--- Task ---
Return exactly and only these lines: the first of the listing through the one containing "For scale: roughly".

--- Excerpted data ---
--- START ---
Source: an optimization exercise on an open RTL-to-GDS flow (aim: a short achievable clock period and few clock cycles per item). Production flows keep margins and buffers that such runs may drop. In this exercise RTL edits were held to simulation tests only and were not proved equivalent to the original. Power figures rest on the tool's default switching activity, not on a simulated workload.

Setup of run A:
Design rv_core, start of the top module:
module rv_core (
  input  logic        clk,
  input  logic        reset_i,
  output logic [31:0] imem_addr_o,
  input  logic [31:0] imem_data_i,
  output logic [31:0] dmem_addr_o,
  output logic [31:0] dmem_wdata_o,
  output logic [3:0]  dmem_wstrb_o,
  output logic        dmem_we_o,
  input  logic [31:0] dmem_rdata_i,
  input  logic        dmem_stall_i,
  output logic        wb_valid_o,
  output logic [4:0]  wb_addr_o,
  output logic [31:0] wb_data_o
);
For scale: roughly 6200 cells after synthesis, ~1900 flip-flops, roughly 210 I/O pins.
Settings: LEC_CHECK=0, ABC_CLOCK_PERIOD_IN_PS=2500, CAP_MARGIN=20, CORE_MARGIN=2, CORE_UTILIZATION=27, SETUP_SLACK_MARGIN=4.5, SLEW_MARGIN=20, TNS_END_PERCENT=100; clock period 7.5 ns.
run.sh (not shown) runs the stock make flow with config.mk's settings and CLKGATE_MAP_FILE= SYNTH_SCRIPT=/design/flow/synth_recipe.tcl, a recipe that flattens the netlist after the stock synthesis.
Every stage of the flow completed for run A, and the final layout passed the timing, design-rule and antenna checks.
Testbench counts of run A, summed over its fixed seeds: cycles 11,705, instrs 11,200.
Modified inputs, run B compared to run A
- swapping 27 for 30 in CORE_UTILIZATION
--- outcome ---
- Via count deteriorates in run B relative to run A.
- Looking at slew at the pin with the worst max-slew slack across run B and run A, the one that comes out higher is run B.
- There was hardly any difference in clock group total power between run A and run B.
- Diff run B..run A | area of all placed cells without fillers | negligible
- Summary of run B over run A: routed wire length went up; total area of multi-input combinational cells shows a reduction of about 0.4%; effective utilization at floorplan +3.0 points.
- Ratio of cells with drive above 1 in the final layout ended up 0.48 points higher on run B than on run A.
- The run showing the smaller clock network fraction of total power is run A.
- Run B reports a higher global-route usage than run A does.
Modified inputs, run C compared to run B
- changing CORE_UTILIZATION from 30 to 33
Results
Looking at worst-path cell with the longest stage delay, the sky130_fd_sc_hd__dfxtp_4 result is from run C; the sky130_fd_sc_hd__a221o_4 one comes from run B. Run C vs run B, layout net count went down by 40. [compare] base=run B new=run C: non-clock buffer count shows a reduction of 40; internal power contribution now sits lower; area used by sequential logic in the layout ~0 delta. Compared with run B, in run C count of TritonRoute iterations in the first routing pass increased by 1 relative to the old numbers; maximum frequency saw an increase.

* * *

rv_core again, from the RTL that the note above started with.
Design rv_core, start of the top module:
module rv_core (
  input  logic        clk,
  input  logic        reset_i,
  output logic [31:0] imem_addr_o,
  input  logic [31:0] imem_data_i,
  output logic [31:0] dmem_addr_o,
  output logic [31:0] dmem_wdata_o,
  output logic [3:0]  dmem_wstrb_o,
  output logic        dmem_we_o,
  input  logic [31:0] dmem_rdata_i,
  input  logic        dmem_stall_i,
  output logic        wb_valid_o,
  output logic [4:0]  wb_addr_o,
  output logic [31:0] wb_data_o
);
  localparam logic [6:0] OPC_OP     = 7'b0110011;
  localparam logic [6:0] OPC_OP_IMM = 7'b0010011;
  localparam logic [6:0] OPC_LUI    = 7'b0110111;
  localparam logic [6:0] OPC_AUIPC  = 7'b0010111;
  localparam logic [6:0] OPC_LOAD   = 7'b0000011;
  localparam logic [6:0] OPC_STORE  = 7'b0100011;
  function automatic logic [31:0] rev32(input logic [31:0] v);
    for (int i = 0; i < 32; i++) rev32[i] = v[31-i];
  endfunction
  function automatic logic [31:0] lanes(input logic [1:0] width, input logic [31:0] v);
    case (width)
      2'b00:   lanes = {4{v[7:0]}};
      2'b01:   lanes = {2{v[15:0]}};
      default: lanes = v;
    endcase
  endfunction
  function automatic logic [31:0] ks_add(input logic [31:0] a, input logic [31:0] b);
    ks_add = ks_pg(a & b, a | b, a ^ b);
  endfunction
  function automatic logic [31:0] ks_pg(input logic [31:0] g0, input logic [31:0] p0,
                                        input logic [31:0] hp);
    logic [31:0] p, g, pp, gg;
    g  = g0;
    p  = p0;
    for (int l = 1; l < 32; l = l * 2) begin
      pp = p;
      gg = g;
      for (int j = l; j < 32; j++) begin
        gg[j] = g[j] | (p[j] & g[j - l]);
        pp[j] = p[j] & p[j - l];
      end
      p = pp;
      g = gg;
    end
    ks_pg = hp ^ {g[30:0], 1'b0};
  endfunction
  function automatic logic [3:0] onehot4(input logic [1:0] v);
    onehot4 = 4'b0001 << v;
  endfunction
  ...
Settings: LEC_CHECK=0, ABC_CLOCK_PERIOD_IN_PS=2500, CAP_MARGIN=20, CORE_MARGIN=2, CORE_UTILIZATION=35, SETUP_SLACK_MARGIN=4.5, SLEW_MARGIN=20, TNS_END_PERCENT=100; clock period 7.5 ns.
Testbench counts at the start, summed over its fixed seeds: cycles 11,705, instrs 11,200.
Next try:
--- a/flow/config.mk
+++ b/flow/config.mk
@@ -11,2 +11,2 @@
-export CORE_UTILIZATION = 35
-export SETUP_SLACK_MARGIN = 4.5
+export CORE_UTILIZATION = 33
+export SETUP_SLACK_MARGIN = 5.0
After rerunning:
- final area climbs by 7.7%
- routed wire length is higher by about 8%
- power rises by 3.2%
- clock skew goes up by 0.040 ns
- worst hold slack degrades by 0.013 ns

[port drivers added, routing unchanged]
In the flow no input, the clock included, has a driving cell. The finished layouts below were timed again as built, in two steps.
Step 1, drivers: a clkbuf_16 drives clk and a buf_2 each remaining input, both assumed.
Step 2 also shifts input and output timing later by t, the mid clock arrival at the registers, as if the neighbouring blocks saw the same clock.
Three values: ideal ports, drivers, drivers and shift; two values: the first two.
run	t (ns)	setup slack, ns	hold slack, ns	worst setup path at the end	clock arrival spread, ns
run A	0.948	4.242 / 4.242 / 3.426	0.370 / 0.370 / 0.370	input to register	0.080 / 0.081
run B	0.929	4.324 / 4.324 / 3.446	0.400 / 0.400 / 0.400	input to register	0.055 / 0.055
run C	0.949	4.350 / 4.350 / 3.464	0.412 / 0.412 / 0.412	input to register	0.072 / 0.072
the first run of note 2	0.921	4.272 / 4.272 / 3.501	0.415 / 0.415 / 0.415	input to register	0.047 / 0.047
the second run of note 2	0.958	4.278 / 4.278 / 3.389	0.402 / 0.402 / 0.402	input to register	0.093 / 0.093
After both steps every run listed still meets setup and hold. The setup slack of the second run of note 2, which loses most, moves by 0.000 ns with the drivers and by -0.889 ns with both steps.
--- END ---
--- Result for this exercise ---
Source: an optimization exercise on an open RTL-to-GDS flow (aim: a short achievable clock period and few clock cycles per item). Production flows keep margins and buffers that such runs may drop. In this exercise RTL edits were held to simulation tests only and were not proved equivalent to the original. Power figures rest on the tool's default switching activity, not on a simulated workload.

Setup of run A:
Design rv_core, start of the top module:
module rv_core (
  input  logic        clk,
  input  logic        reset_i,
  output logic [31:0] imem_addr_o,
  input  logic [31:0] imem_data_i,
  output logic [31:0] dmem_addr_o,
  output logic [31:0] dmem_wdata_o,
  output logic [3:0]  dmem_wstrb_o,
  output logic        dmem_we_o,
  input  logic [31:0] dmem_rdata_i,
  input  logic        dmem_stall_i,
  output logic        wb_valid_o,
  output logic [4:0]  wb_addr_o,
  output logic [31:0] wb_data_o
);
For scale: roughly 6200 cells after synthesis, ~1900 flip-flops, roughly 210 I/O pins.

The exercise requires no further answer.